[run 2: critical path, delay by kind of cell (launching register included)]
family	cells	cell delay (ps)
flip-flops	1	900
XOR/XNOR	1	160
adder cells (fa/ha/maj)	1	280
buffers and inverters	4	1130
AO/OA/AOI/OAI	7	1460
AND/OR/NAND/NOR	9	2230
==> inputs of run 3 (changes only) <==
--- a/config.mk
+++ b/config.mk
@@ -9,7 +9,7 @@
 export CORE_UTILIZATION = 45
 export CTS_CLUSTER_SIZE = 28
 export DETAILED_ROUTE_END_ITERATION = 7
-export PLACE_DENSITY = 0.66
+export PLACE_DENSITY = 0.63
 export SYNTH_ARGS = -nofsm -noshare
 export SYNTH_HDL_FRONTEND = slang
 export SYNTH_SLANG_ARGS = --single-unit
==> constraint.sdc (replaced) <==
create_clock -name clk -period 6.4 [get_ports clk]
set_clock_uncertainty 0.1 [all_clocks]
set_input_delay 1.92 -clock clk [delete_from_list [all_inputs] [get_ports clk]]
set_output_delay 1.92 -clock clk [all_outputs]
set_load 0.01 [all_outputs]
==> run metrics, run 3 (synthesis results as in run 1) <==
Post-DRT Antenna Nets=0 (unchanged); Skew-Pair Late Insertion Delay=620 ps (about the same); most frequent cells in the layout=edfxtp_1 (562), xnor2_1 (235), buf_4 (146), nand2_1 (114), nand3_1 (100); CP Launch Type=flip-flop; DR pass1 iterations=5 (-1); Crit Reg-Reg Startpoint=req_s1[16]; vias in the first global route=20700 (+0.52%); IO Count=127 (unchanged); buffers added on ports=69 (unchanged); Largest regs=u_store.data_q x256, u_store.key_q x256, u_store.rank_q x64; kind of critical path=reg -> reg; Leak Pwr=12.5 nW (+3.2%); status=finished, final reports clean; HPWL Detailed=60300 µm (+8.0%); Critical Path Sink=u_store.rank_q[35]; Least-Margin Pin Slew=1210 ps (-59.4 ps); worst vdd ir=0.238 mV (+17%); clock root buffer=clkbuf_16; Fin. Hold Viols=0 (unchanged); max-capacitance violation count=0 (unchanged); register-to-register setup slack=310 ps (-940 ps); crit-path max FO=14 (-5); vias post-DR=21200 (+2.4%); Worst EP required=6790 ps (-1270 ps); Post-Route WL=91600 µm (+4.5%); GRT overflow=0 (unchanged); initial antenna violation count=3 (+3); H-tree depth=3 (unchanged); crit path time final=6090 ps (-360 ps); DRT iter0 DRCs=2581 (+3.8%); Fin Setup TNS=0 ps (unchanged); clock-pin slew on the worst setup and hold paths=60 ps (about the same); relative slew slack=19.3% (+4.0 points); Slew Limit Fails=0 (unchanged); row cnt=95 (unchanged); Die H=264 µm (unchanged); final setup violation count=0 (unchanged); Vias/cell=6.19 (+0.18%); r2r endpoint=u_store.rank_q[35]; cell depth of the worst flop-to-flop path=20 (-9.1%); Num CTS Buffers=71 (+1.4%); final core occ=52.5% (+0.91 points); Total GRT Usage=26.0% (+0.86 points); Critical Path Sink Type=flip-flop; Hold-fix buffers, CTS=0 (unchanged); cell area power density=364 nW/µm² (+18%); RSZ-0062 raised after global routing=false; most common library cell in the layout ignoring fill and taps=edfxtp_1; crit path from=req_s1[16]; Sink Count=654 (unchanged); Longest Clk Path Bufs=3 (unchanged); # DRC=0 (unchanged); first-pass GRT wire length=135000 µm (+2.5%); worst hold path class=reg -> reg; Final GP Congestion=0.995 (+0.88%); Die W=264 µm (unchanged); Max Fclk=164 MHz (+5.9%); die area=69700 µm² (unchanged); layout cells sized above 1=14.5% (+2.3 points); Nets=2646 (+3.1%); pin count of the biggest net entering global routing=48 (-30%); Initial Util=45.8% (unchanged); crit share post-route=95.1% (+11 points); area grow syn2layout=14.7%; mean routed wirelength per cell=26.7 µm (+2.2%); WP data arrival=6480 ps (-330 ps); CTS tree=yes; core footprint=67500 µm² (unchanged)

_ _ _ _ _

* _REQUIRED ACTION_:
Each line above must be printed exactly as it appears.

* _EXERCISE SOLUTION_:
[run 2: critical path, delay by kind of cell (launching register included)]
family	cells	cell delay (ps)
flip-flops	1	900
XOR/XNOR	1	160
adder cells (fa/ha/maj)	1	280
buffers and inverters	4	1130
AO/OA/AOI/OAI	7	1460
AND/OR/NAND/NOR	9	2230
==> inputs of run 3 (changes only) <==
--- a/config.mk
+++ b/config.mk
@@ -9,7 +9,7 @@
 export CORE_UTILIZATION = 45
 export CTS_CLUSTER_SIZE = 28
 export DETAILED_ROUTE_END_ITERATION = 7
-export PLACE_DENSITY = 0.66
+export PLACE_DENSITY = 0.63
 export SYNTH_ARGS = -nofsm -noshare
 export SYNTH_HDL_FRONTEND = slang
 export SYNTH_SLANG_ARGS = --single-unit
==> constraint.sdc (replaced) <==
create_clock -name clk -period 6.4 [get_ports clk]
set_clock_uncertainty 0.1 [all_clocks]
set_input_delay 1.92 -clock clk [delete_from_list [all_inputs] [get_ports clk]]
set_output_delay 1.92 -clock clk [all_outputs]
set_load 0.01 [all_outputs]
==> run metrics, run 3 (synthesis results as in run 1) <==
Post-DRT Antenna Nets=0 (unchanged); Skew-Pair Late Insertion Delay=620 ps (about the same); most frequent cells in the layout=edfxtp_1 (562), xnor2_1 (235), buf_4 (146), nand2_1 (114), nand3_1 (100); CP Launch Type=flip-flop; DR pass1 iterations=5 (-1); Crit Reg-Reg Startpoint=req_s1[16]; vias in the first global route=20700 (+0.52%); IO Count=127 (unchanged); buffers added on ports=69 (unchanged); Largest regs=u_store.data_q x256, u_store.key_q x256, u_store.rank_q x64; kind of critical path=reg -> reg; Leak Pwr=12.5 nW (+3.2%); status=finished, final reports clean; HPWL Detailed=60300 µm (+8.0%); Critical Path Sink=u_store.rank_q[35]; Least-Margin Pin Slew=1210 ps (-59.4 ps); worst vdd ir=0.238 mV (+17%); clock root buffer=clkbuf_16; Fin. Hold Viols=0 (unchanged); max-capacitance violation count=0 (unchanged); register-to-register setup slack=310 ps (-940 ps); crit-path max FO=14 (-5); vias post-DR=21200 (+2.4%); Worst EP required=6790 ps (-1270 ps); Post-Route WL=91600 µm (+4.5%); GRT overflow=0 (unchanged); initial antenna violation count=3 (+3); H-tree depth=3 (unchanged); crit path time final=6090 ps (-360 ps); DRT iter0 DRCs=2581 (+3.8%); Fin Setup TNS=0 ps (unchanged); clock-pin slew on the worst setup and hold paths=60 ps (about the same); relative slew slack=19.3% (+4.0 points); Slew Limit Fails=0 (unchanged); row cnt=95 (unchanged); Die H=264 µm (unchanged); final setup violation count=0 (unchanged); Vias/cell=6.19 (+0.18%); r2r endpoint=u_store.rank_q[35]; cell depth of the worst flop-to-flop path=20 (-9.1%); Num CTS Buffers=71 (+1.4%); final core occ=52.5% (+0.91 points); Total GRT Usage=26.0% (+0.86 points); Critical Path Sink Type=flip-flop; Hold-fix buffers, CTS=0 (unchanged); cell area power density=364 nW/µm² (+18%); RSZ-0062 raised after global routing=false; most common library cell in the layout ignoring fill and taps=edfxtp_1; crit path from=req_s1[16]; Sink Count=654 (unchanged); Longest Clk Path Bufs=3 (unchanged); # DRC=0 (unchanged); first-pass GRT wire length=135000 µm (+2.5%); worst hold path class=reg -> reg; Final GP Congestion=0.995 (+0.88%); Die W=264 µm (unchanged); Max Fclk=164 MHz (+5.9%); die area=69700 µm² (unchanged); layout cells sized above 1=14.5% (+2.3 points); Nets=2646 (+3.1%); pin count of the biggest net entering global routing=48 (-30%); Initial Util=45.8% (unchanged); crit share post-route=95.1% (+11 points); area grow syn2layout=14.7%; mean routed wirelength per cell=26.7 µm (+2.2%); WP data arrival=6480 ps (-330 ps); CTS tree=yes; core footprint=67500 µm² (unchanged)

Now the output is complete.